Gilbane’s decision to go non-union on Fulton Street and other building projects around the city is particularly galling to members of New York’s Building Trades because, up until now they say Gilbane has largely acted responsibly in the city.
“A company like Gilbane doesn’t care about anything except money,” Chaz Rynkiewicz, organizing director, Local 79 Construction and General Building Laborers, said. “So, they will do whatever they can to lower the standards of workers if it’s more profit in their pockets. But we will continue to bring pressure and I definitely believe that our pressure will prevail because what we’re doing is right. What they’re doing is wrong. There’s plenty of money out there to pay a fair salary with medical coverage and proper training. They’re not doing that, but they did it in the past.”

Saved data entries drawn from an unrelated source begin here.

### config.mk
export PLATFORM = sky130hd
export DESIGN_NAME = pro_unit
export DESIGN_NICKNAME = d
export VERILOG_FILES = /design/src/hw/pro_pkg.sv /design/src/hw/pro_unit.sv
export VERILOG_INCLUDE_DIRS = /design/src /design/src/hw
export SDC_FILE = /design/constraint.sdc
export NUM_CORES = 1
export LEC_CHECK = 0
export BUFFER_PORTS_ARGS = -buffer_cell sky130_fd_sc_hd__buf_2
export CORE_MARGIN = 1
export CORE_UTILIZATION = 55
export DETAILED_ROUTE_END_ITERATION = 12
export GPL_TIMING_DRIVEN = 0
export MAX_ROUTING_LAYER = met4
export PLACE_DENSITY = 0.73
export RECOVER_POWER = 100
export SYNTH_ARGS = -nofsm -noshare
export SYNTH_HDL_FRONTEND = slang
export SYNTH_SLANG_ARGS = --single-unit
### constraint.sdc
create_clock -name clock -period 6.5 [get_ports clock]
set_input_delay 0 -clock clock [delete_from_list [all_inputs] [get_ports clock]]
set_output_delay 0 -clock clock [all_outputs]
set_load 0.02 [all_outputs]
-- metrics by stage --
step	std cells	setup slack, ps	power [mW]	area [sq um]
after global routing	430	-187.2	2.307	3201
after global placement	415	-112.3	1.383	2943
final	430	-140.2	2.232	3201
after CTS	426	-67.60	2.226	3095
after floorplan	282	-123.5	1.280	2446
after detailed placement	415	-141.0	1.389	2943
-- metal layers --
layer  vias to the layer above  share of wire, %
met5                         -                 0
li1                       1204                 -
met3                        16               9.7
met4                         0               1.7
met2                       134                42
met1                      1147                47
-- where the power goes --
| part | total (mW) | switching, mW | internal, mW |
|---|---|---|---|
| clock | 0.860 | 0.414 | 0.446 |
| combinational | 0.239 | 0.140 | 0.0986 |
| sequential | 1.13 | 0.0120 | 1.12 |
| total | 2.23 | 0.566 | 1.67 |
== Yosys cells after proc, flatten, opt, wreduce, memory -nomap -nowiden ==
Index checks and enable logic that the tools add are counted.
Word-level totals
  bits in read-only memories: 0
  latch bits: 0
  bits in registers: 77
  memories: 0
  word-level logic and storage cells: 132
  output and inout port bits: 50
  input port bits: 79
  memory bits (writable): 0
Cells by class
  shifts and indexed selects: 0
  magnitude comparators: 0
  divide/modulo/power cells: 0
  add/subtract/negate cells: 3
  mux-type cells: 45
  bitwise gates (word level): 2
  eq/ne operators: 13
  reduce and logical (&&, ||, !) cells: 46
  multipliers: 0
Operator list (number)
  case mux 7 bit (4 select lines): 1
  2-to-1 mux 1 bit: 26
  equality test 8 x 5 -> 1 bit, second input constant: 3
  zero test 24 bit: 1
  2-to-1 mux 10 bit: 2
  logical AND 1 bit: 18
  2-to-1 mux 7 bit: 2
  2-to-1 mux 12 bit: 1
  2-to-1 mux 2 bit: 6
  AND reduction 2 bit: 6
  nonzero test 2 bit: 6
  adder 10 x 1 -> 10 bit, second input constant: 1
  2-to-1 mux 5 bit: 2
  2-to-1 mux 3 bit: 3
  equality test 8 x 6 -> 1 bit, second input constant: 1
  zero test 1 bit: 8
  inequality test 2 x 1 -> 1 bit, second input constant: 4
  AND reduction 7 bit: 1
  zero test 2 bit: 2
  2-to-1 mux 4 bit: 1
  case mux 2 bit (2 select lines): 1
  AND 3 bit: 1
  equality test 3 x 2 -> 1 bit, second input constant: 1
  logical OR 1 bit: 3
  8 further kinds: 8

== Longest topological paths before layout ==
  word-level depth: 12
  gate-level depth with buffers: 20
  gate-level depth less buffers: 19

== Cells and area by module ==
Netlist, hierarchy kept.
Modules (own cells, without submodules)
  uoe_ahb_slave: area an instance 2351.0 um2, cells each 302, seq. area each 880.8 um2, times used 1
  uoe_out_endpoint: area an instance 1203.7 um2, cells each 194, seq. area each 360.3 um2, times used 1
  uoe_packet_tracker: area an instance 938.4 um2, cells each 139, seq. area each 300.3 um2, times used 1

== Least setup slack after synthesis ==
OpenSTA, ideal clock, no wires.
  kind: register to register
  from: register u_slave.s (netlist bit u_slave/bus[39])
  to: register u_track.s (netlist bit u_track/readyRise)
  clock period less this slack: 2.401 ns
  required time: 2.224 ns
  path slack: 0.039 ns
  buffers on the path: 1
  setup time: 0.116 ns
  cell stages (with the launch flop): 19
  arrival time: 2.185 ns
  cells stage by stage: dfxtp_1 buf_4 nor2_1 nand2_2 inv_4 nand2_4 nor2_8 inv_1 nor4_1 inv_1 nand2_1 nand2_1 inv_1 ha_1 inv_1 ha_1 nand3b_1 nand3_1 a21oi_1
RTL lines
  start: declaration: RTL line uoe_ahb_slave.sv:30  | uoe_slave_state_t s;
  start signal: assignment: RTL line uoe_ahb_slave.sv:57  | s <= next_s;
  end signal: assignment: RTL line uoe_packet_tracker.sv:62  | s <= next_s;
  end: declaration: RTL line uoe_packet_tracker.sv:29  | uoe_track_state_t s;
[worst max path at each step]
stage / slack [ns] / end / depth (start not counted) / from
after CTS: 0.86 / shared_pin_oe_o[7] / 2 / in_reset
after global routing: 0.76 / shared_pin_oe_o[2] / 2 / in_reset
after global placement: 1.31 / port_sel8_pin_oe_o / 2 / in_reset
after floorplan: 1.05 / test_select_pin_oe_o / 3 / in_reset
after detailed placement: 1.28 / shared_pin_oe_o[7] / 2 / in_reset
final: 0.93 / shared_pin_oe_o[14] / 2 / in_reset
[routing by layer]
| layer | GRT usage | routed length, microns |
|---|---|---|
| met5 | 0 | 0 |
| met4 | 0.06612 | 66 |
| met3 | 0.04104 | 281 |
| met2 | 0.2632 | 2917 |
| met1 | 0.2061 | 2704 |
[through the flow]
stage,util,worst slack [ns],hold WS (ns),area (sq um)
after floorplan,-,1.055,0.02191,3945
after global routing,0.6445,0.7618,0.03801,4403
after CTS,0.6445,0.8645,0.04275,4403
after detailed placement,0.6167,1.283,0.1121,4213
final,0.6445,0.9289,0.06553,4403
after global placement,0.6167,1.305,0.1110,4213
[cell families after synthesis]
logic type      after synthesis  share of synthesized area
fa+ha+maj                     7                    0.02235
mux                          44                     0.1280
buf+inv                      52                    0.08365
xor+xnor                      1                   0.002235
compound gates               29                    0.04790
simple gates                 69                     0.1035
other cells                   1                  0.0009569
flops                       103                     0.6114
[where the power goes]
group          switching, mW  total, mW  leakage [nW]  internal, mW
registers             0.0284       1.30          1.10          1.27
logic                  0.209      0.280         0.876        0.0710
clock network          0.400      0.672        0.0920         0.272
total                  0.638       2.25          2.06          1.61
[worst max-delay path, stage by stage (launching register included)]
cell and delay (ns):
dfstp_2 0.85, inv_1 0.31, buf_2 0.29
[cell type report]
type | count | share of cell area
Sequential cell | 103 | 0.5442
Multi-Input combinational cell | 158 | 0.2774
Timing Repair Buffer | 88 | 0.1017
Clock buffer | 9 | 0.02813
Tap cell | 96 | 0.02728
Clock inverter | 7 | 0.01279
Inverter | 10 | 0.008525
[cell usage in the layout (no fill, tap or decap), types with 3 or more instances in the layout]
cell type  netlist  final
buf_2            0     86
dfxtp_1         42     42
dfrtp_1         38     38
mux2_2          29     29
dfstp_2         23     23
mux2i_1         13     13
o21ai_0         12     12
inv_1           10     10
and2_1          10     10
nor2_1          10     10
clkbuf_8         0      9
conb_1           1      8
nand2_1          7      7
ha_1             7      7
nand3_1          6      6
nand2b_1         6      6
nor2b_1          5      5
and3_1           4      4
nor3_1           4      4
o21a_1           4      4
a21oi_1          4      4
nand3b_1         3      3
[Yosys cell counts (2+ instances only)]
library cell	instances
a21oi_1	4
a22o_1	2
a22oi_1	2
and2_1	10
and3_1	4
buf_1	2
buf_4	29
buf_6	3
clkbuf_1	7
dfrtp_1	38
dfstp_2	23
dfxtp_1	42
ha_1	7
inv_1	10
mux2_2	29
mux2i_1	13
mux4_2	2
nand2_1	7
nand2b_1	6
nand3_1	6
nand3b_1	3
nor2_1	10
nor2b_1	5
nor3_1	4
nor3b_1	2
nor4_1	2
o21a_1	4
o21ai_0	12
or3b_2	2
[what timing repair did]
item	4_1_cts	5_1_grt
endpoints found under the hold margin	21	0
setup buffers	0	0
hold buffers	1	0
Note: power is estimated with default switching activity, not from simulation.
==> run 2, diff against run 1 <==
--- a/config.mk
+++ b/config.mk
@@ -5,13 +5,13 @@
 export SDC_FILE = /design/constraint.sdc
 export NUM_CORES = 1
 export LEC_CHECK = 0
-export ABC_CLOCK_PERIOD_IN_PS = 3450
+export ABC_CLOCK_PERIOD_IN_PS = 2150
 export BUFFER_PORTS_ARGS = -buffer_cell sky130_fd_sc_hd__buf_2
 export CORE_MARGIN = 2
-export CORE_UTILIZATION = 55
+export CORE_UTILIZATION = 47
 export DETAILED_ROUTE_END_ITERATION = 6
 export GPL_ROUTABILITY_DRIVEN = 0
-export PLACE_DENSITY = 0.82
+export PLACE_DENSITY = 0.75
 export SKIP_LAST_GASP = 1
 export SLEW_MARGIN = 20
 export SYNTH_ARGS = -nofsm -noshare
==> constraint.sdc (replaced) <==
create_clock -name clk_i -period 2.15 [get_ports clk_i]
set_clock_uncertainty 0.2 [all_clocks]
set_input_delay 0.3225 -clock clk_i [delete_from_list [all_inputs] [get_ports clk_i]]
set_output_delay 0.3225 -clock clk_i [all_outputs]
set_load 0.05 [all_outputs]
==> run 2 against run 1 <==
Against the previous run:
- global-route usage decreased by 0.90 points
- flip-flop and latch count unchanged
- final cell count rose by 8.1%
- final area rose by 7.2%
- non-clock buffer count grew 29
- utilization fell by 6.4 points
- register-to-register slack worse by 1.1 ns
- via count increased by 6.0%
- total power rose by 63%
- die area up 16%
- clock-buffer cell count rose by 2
## config.mk

```make
export PLATFORM = sky130hd
export DESIGN_NAME = rgc_mac_if_ctrl
export DESIGN_NICKNAME = d
export VERILOG_FILES = /design/src/verilog/rgc_pkg.sv /design/src/verilog/rgc_mac_if_ctrl.sv /design/src/verilog/rgc_nib_mem.sv
export SDC_FILE = /design/constraint.sdc
export NUM_CORES = 1
export LEC_CHECK = 0
export ABC_CLOCK_PERIOD_IN_PS = 7550
export BUFFER_PORTS_ARGS = -buffer_cell sky130_fd_sc_hd__buf_2
export CORE_ASPECT_RATIO = 0.7
export CORE_MARGIN = 4
export CORE_UTILIZATION = 45
export CTS_CLUSTER_SIZE = 30
export DETAILED_ROUTE_END_ITERATION = 8
export PLACE_DENSITY_LB_ADDON = 0.05
export REMOVE_ABC_BUFFERS = 1
export SYNTH_ARGS = -nofsm -noshare
export SYNTH_HDL_FRONTEND = slang
export SYNTH_SLANG_ARGS = --single-unit
```

## constraint.sdc

```tcl
create_clock -name mclk_i -period 7.55 [get_ports mclk_i]
set_input_delay 0.3775 -clock mclk_i [delete_from_list [all_inputs] [get_ports mclk_i]]
set_output_delay 0.3775 -clock mclk_i [all_outputs]
set_load 0.03 [all_outputs]
```

## src/verilog/rgc_pkg.sv

```systemverilog
package rgc_pkg;

	// ==========================================
	// Register offsets
	localparam logic [11:0] OFS_CTRL = 12'h600;
	localparam logic [11:0] OFS_FIFO = 12'h601;
	localparam logic [11:0] OFS_SKEW = 12'h602;
	localparam logic [11:0] OFS_WAKE = 12'h603;
	localparam logic [11:0] OFS_SER = 12'h608;
	localparam logic [11:0] OFS_IRQ_ST = 12'h610;
	localparam logic [11:0] OFS_IRQ_MSK = 12'h611;

	// ==========================================
	// Field positions
	localparam int CTRL_THR_LSB = 4;
	localparam int CTRL_EN_BIT = 3;
	localparam int CTRL_INVTX_BIT = 2;
	localparam int CTRL_INVRX_BIT = 1;
	localparam int CTRL_MASK_BIT = 0;
	localparam int FIFO_OVF_BIT = 1;
	localparam int FIFO_UDF_BIT = 0;
	localparam int SKEW_RX_BIT = 1;
	localparam int SKEW_TX_BIT = 0;
	localparam int WAKE_ERR_BIT = 1;
	localparam int WAKE_ZERO_BIT = 0;
	localparam int SER_EN_BIT = 9;
	localparam int SER_TMR_LSB = 1;
	localparam int SER_AN_BIT = 0;
	localparam int IRQ_OVF_BIT = 0;
	localparam int IRQ_UDF_BIT = 1;
	localparam int IRQ_AN_BIT = 2;

	// ==========================================
	// Reset values and strap codes
	localparam logic [15:0] CTRL_RST = 16'h0030;
	localparam logic [15:0] SER_RST = 16'h007B;
	localparam logic [2:0] STRAP_TX_A = 3'h5;
	localparam logic [2:0] STRAP_TX_B = 3'h6;
	localparam logic [2:0] STRAP_SER = 3'h0;

	// ==========================================
	// Timing
	localparam int CLK_PERIOD_NS = 50;
	localparam int LINK_PERIOD_NS = 400;
	localparam int LINK_CYC = LINK_PERIOD_NS / CLK_PERIOD_NS;
	localparam int SKEW_CYC = (LINK_PERIOD_NS / 4) / CLK_PERIOD_NS;
	localparam int AN_1P6MS_NS = 1600000;
	localparam int AN_2US_NS = 2000;
	localparam int AN_800US_NS = 800000;
	localparam int AN_11MS_NS = 11000000;
	localparam int AN_1P6MS_CYC = AN_1P6MS_NS / CLK_PERIOD_NS;
	localparam int AN_2US_CYC = AN_2US_NS / CLK_PERIOD_NS;
	localparam int AN_800US_CYC = AN_800US_NS / CLK_PERIOD_NS;
	localparam int AN_11MS_CYC = AN_11MS_NS / CLK_PERIOD_NS;

	// ==========================================
	// Queue geometry
	localparam int QADDR_W = 4;
	localparam logic [4:0] QDEPTH = 5'h10;

	// ==========================================
	// Carriers
	typedef struct packed {
		logic err;
		logic en;
		logic [3:0] d;
	} rgc_nib_t;

	typedef struct packed {
		logic clk;
		logic ctl;
		logic [3:0] d;
	} rgc_rgrx_t;

	typedef struct packed {
		logic lpi;
		logic lpi_exit;
		logic dv;
		logic err;
		logic [3:0] d;
		logic [3:0] ib;
	} rgc_crx_t;

	typedef struct packed {
		logic [2:0] thr;
		logic if_en;
		logic inv_tx;
		logic inv_rx;
		logic err_mask;
		logic ovf;
		logic udf;
		logic rx_shift;
		logic tx_shift;
		logic [1:0] wake;
		logic [15:0] ser;
		logic [2:0] ist;
		logic [2:0] imsk;
		logic cfg_load;
		logic [15:0] rdata;
		logic [2:0] pin_s1;
		logic [2:0] pin_s2;
		logic txc_s1;
		logic txc_s2;
		logic txc_s3;
		rgc_nib_t din_s1;
		rgc_nib_t din_s2;
		logic cap_pend;
		logic [1:0] cap_cnt;
		logic frame;
		logic [4:0] wptr;
		logic [4:0] rptr;
		logic started;
		logic rd_valid;
		logic [2:0] tdiv;
		rgc_nib_t ctx;
		logic [2:0] rdiv;
		rgc_rgrx_t rx;
		logic [17:0] an_cnt;
		logic an_run;
		logic irq;
	} rgc_st_t;

endpackage

```

## src/verilog/rgc_mac_if_ctrl.sv

```systemverilog
// Function
// Three-bit queue threshold, reset value three
// Interface enable resets from pin two
// Transmit inversion reverses four data lines
// Receive inversion reverses lines toward MAC
// Mask bit ignores MAC transmit error
// Overflow flag, read only, zero after reset
// Underflow flag, read only, zero after reset
// Receive clock aligned, or quarter period late
// Receive shift resets high on pins 11
// Transmit shift samples data with skew
// Transmit shift resets high on 101, 110
// Wake bit one shows error on control
// Wake bit zero drives zero data
// Software never writes wake field 00
// Serial enable resets high on 000
// Serial timer codes select four durations
// Write when full, read when empty
//
// The strobed register port was chosen for this implementation.
`timescale 1ns/1ps
`default_nettype none

module rgc_mac_if_ctrl import rgc_pkg::*; #(
	parameter int AN_1P6MS_CYC_P = AN_1P6MS_CYC,
	parameter int AN_800US_CYC_P = AN_800US_CYC,
	parameter int AN_11MS_CYC_P = AN_11MS_CYC
) (
	// Clock and reset
	input wire logic mclk_i,
	input wire logic sys_rst_i,
	// Register port
	input wire logic [11:0] reg_addr_i,
	input wire logic [15:0] reg_wdata_i,
	input wire logic reg_wr_i,
	input wire logic reg_rd_i,
	output logic [15:0] reg_rdata_o,
	// Configuration pins
	input wire logic [2:0] config_pins_i,
	// MAC transmit side
	input wire logic mac_tx_clk_i,
	input wire rgc_nib_t mac_tx_i,
	// MAC receive side
	output rgc_rgrx_t mac_rx_o,
	// Core side
	output rgc_nib_t core_tx_o,
	input wire rgc_crx_t core_rx_i,
	// Interrupt
	output logic irq_o
);

	rgc_st_t q;
	rgc_st_t s;
	logic wr_try;
	logic wr_full;
	logic rd_try;
	logic rd_empty;
	logic an_start;
	logic an_done;
	logic [1:0] an_sel;
	logic rx_load;
	logic txc_edge;
	logic cap_now;
	logic mem_we;
	logic mem_re;
	logic [2:0] ev;
	logic [2:0] rx_ph;
	rgc_nib_t wdat;
	rgc_nib_t mem_q;

	function automatic logic [3:0] rev4(input logic [3:0] v);
		return {v[0], v[1], v[2], v[3]};
	endfunction

	function automatic logic [4:0] fill(input logic [4:0] w, input logic [4:0] r);
		return w - r;
	endfunction

	function automatic logic [17:0] an_limit(input logic [1:0] sel);
		logic [17:0] r;
		r = 18'h0;
		unique case (sel)
			2'h0: r = 18'(AN_1P6MS_CYC_P);
			2'h1: r = 18'(AN_2US_CYC);
			2'h2: r = 18'(AN_800US_CYC_P);
			2'h3: r = 18'(AN_11MS_CYC_P);
		endcase
		return r;
	endfunction

	// ==========================================
	// Transmit queue storage
	rgc_nib_mem u_mem (
		.mclk_i(mclk_i),
		.sys_rst_i(sys_rst_i),
		.wr_en_i(mem_we),
		.wr_addr_i(q.wptr[QADDR_W-1:0]),
		.wr_data_i(wdat),
		.rd_en_i(mem_re),
		.rd_addr_i(q.rptr[QADDR_W-1:0]),
		.rd_data_o(mem_q)
	);

	// ==========================================
	// Next state
	always_comb begin
		s = q;
		wr_try = 1'b0;
		wr_full = 1'b0;
		rd_try = 1'b0;
		rd_empty = 1'b0;
		an_start = 1'b0;
		an_done = 1'b0;
		rx_load = 1'b0;
		txc_edge = 1'b0;
		cap_now = 1'b0;
		mem_we = 1'b0;
		mem_re = 1'b0;
		ev = 3'h0;
		wdat = '0;
		rx_ph = 3'h0;
		// Pin synchronisers
		s.pin_s1 = config_pins_i;
		s.pin_s2 = q.pin_s1;
		s.txc_s1 = mac_tx_clk_i;
		s.txc_s2 = q.txc_s1;
		s.txc_s3 = q.txc_s2;
		s.din_s1 = mac_tx_i;
		s.din_s2 = q.din_s1;
		// strap enable
		s.cfg_load = 1'b0;
		if (q.cfg_load) begin
			s.if_en = q.pin_s2[2];
			// receive skew strap
			s.rx_shift = &q.pin_s2[2:1];
			// transmit skew strap
			s.tx_shift = (q.pin_s2 == STRAP_TX_A) || (q.pin_s2 == STRAP_TX_B);
			// serial enable strap
			s.ser[SER_EN_BIT] = (q.pin_s2 == STRAP_SER);
			an_start = q.ser[SER_AN_BIT];
		end
		// ==========================================
		// Register writes
		if (reg_wr_i) begin
			unique case (reg_addr_i)
				OFS_CTRL: begin
					// threshold field
					s.thr = reg_wdata_i[CTRL_THR_LSB +: 3];
					s.if_en = reg_wdata_i[CTRL_EN_BIT];
					s.inv_tx = reg_wdata_i[CTRL_INVTX_BIT];
					s.inv_rx = reg_wdata_i[CTRL_INVRX_BIT];
					s.err_mask = reg_wdata_i[CTRL_MASK_BIT];
				end
				OFS_SKEW: begin
					s.rx_shift = reg_wdata_i[SKEW_RX_BIT];
					s.tx_shift = reg_wdata_i[SKEW_TX_BIT];
				end
				OFS_WAKE: begin
					s.wake = reg_wdata_i[1:0];
				end
				OFS_SER: begin
					s.ser = reg_wdata_i;
					s.an_run = 1'b0;
					an_start = reg_wdata_i[SER_AN_BIT];
				end
				OFS_IRQ_ST: begin
					s.ist = q.ist & ~reg_wdata_i[2:0];
				end
				OFS_IRQ_MSK: begin
					s.imsk = reg_wdata_i[2:0];
				end
				default: begin
				end
			endcase
		end
		// ==========================================
		// Register reads
		s.rdata = 16'h0000;
		if (reg_rd_i) begin
			unique case (reg_addr_i)
				OFS_CTRL: begin
					s.rdata[CTRL_THR_LSB +: 3] = q.thr;
					s.rdata[CTRL_EN_BIT] = q.if_en;
					s.rdata[CTRL_INVTX_BIT] = q.inv_tx;
					s.rdata[CTRL_INVRX_BIT] = q.inv_rx;
					s.rdata[CTRL_MASK_BIT] = q.err_mask;
				end
				OFS_FIFO: begin
					// overflow flag readback
					s.rdata[FIFO_OVF_BIT] = q.ovf;
					// underflow flag readback
					s.rdata[FIFO_UDF_BIT] = q.udf;
					s.ovf = 1'b0;
					s.udf = 1'b0;
				end
				OFS_SKEW: begin
					s.rdata[SKEW_RX_BIT] = q.rx_shift;
					s.rdata[SKEW_TX_BIT] = q.tx_shift;
				end
				OFS_WAKE: s.rdata[1:0] = q.wake;
				OFS_SER: s.rdata = q.ser;
				OFS_IRQ_ST: s.rdata[2:0] = q.ist;
				OFS_IRQ_MSK: s.rdata[2:0] = q.imsk;
				default: s.rdata = 16'h0000;
			endcase
		end
		// ==========================================
		// skewed transmit capture
		txc_edge = q.txc_s2 && !q.txc_s3;
		if (txc_edge) begin
			s.cap_pend = 1'b1;
			s.cap_cnt = q.tx_shift ? 2'(SKEW_CYC) : 2'h0;
		end else if (q.cap_pend && q.cap_cnt != 2'h0) begin
			s.cap_cnt = q.cap_cnt - 2'h1;
		end
		cap_now = s.cap_pend && (s.cap_cnt == 2'h0);
		if (cap_now) begin
			s.cap_pend = 1'b0;
			s.frame = q.din_s2.en && q.if_en;
			wr_try = s.frame;
			wdat.en = 1'b1;
			// error mask
			wdat.err = q.din_s2.err && !q.err_mask;
			// transmit line order
			wdat.d = q.inv_tx ? rev4(q.din_s2.d) : q.din_s2.d;
		end
		// overflow on full write
		wr_full = (fill(q.wptr, q.rptr) == QDEPTH);
		if (wr_try) begin
			if (wr_full) begin
				ev[IRQ_OVF_BIT] = 1'b1;
			end else begin
				mem_we = 1'b1;
				s.wptr = q.wptr + 5'h1;
			end
		end
		// ==========================================
		// Queue drain toward the core
		s.tdiv = q.tdiv + 3'h1;
		s.rd_valid = 1'b0;
		if (q.rd_valid) begin
			s.ctx = mem_q;
		end
		rd_empty = (fill(q.wptr, q.rptr) == 5'h00);
		if (q.tdiv == 3'(LINK_CYC - 1)) begin
			rd_try = q.started;
			if (!q.started) begin
				s.ctx = '0;
				// start at threshold
				if (!rd_empty && fill(q.wptr, q.rptr) >= {2'b00, q.thr}) begin
					s.started = 1'b1;
				end
			end else if (!rd_empty) begin
				mem_re = 1'b1;
				s.rd_valid = 1'b1;
				s.rptr = q.rptr + 5'h1;
			end else begin
				s.ctx = '0;
				// underflow on empty read
				if (q.frame) begin
					ev[IRQ_UDF_BIT] = 1'b1;
				end else begin
					s.started = 1'b0;
				end
			end
		end
		// ==========================================
		// Receive path toward the MAC
		s.rdiv = (q.rdiv == 3'(LINK_CYC - 1)) ? 3'h0 : q.rdiv + 3'h1;
		if (q.rdiv == 3'(LINK_CYC - 1)) begin
			rx_load = 1'b1;
			if (!q.if_en) begin
				s.rx.ctl = 1'b0;
				s.rx.d = 4'h0;
			end else if (core_rx_i.lpi_exit) begin
				// wake error signalling
				s.rx.ctl = q.wake[WAKE_ERR_BIT];
				// wake zero data
				s.rx.d = q.wake[WAKE_ZERO_BIT] ? 4'h0 : core_rx_i.ib;
			end else if (core_rx_i.lpi) begin
				s.rx.ctl = 1'b0;
				s.rx.d = core_rx_i.ib;
			end else if (core_rx_i.dv) begin
				s.rx.ctl = 1'b1;
				// receive line order
				s.rx.d = q.inv_rx ? rev4(core_rx_i.d) : core_rx_i.d;
			end else begin
				s.rx.ctl = core_rx_i.err;
				s.rx.d = core_rx_i.ib;
			end
		end
		// receive clock phase
		rx_ph = s.rdiv - (q.rx_shift ? 3'(SKEW_CYC) : 3'h0);
		s.rx.clk = q.if_en && (rx_ph < 3'(LINK_CYC / 2));
		// ==========================================
		// serial negotiation timer
		an_sel = s.ser[SER_TMR_LSB +: 2];
		if (an_start) begin
			s.an_run = 1'b1;
			s.an_cnt = an_limit(an_sel);
		end else if (q.an_run) begin
			if (q.an_cnt == 18'h00001) begin
				an_done = 1'b1;
				s.an_run = 1'b0;
				ev[IRQ_AN_BIT] = 1'b1;
			end else begin
				s.an_cnt = q.an_cnt - 18'h00001;
			end
		end
		// ==========================================
		// Sticky flags and interrupt, set wins
		s.ovf = s.ovf | ev[IRQ_OVF_BIT];
		s.udf = s.udf | ev[IRQ_UDF_BIT];
		s.ist = s.ist | ev;
		s.irq = |(s.ist & s.imsk);
	end

	// ==========================================
	// State register
	always_ff @(posedge mclk_i) begin
		if (sys_rst_i) begin
			q <= '0;
			q.thr <= CTRL_RST[CTRL_THR_LSB +: 3];
			q.if_en <= CTRL_RST[CTRL_EN_BIT];
			q.ser <= SER_RST;
			q.cfg_load <= 1'b1;
			q.pin_s1 <= s.pin_s1;
			q.pin_s2 <= s.pin_s2;
		end else begin
			q <= s;
		end
	end

	assign reg_rdata_o = q.rdata;
	assign mac_rx_o = q.rx;
	assign core_tx_o = q.ctx;
	assign irq_o = q.irq;
endmodule

`default_nettype wire

```

## src/verilog/rgc_nib_mem.sv

```systemverilog
`timescale 1ns/1ps
`default_nettype none

module rgc_nib_mem import rgc_pkg::*; (
	// Clock and reset
	input wire logic mclk_i,
	input wire logic sys_rst_i,
	// Write port
	input wire logic wr_en_i,
	input wire logic [QADDR_W-1:0] wr_addr_i,
	input wire rgc_nib_t wr_data_i,
	// Read port
	input wire logic rd_en_i,
	input wire logic [QADDR_W-1:0] rd_addr_i,
	output rgc_nib_t rd_data_o
);

	rgc_nib_t mem_q [0:(1<<QADDR_W)-1];

	// ==========================================
	// Storage with registered read
	always_ff @(posedge mclk_i) begin
		if (wr_en_i) begin
			mem_q[wr_addr_i] <= wr_data_i;
		end
	end

	always_ff @(posedge mclk_i) begin
		if (sys_rst_i) begin
			rd_data_o <= '0;
		end else if (rd_en_i) begin
			rd_data_o <= mem_q[rd_addr_i];
		end
	end

endmodule

`default_nettype wire

```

Founded way back in 1873, Gilbane, Inc. is considered a giant in the construction industry, reaping nearly $4 billion in annual sales. With an estimated fortune worth $1.4 billion, the Gilbane family itself is ranked among the 150 richest families in the United States.
Despite its much-touted “ethical culture,” however, critics insitst Gilbane has a history of allegedly violating federal wage and hour laws, as well as other basic workers’ rights.
A non-union construction worker protesting on Thursday afternoon told LaborPress that he is owed overtime pay and feels unsafe on the job.
“Across the United States Gilbane has a pretty slimy record,” Rynkiewicz added. “Now, he’s trying to go that way in New York City, too.”
A spokesperson for Gilbane told LaborPress that the company is proud of its successful work to prevent worksite injuries, and said that 95 percent of Glibane projects had recorded zero lost-time injuries in 2015.
"Gilbane's overriding focus is on constructing quality buildings in New York State, with a safe, productive and engaged workforce," the spokesperson said in an e-mail. "We employ both union and non-union labor to meet this objective and successfully build projects according to the high standards clients and our partners expect from Gilbane."
The mock coffins and grim reaper that haunted Fulton Street during this week’s rally, recalled the alarming number of construction worker deaths that have occured at mostly non-union job sites around New York City — some 17 fatalities over the last year.
“We don’t want to go home in those boxes,” Rynkiewicz said. “We work hard we want to work safe so we can get to go home to our families.”
Two weeks ago, members of the buildings trades rallied outside a Gilbane construction site on Broadway and Exchange Place, in which they vowed to pressure Gilbane, Inc. principal William Gilbane III until he “comes on board and does the right thing by the workers of New York City.”
This week, River renewed the promise.
“When push comes to shove, we’re going to fight — we’re not going to back down,” she said.